*** Available records Section Begins ***
==> config.mk <==
export PLATFORM = sky130hd
export DESIGN_NAME = multicycle_control_fsm
export DESIGN_NICKNAME = d
export VERILOG_FILES = /design/src/rtl/multicycle_control_fsm.sv
export SDC_FILE = /design/constraint.sdc
export NUM_CORES = 1
export LEC_CHECK = 0
export ABC_AREA = 1
export CAP_MARGIN = 20
export CORE_MARGIN = 1
export CORE_UTILIZATION = 37
export CTS_CLUSTER_DIAMETER = 60
export DETAILED_ROUTE_END_ITERATION = 10
export PLACE_DENSITY = 0.77
export SYNTH_ARGS = -nofsm -noshare
export SYNTH_HDL_FRONTEND = slang
export SYNTH_SLANG_ARGS = --single-unit
==> constraint.sdc <==
create_clock -name clk -period 1.3 [get_ports clk]
set_clock_uncertainty 0.15 [all_clocks]
set_input_delay 0.26 -clock clk [delete_from_list [all_inputs] [get_ports clk]]
set_output_delay 0.26 -clock clk [all_outputs]
set_load 0.005 [all_outputs]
*** Available records Section Ends ***
How to complete this task
Word for word, restate each record in the listing.

Response area
==> config.mk <==
export PLATFORM = sky130hd
export DESIGN_NAME = multicycle_control_fsm
export DESIGN_NICKNAME = d
export VERILOG_FILES = /design/src/rtl/multicycle_control_fsm.sv
export SDC_FILE = /design/constraint.sdc
export NUM_CORES = 1
export LEC_CHECK = 0
export ABC_AREA = 1
export CAP_MARGIN = 20
export CORE_MARGIN = 1
export CORE_UTILIZATION = 37
export CTS_CLUSTER_DIAMETER = 60
export DETAILED_ROUTE_END_ITERATION = 10
export PLACE_DENSITY = 0.77
export SYNTH_ARGS = -nofsm -noshare
export SYNTH_HDL_FRONTEND = slang
export SYNTH_SLANG_ARGS = --single-unit
==> constraint.sdc <==
create_clock -name clk -period 1.3 [get_ports clk]
set_clock_uncertainty 0.15 [all_clocks]
set_input_delay 0.26 -clock clk [delete_from_list [all_inputs] [get_ports clk]]
set_output_delay 0.26 -clock clk [all_outputs]
set_load 0.005 [all_outputs]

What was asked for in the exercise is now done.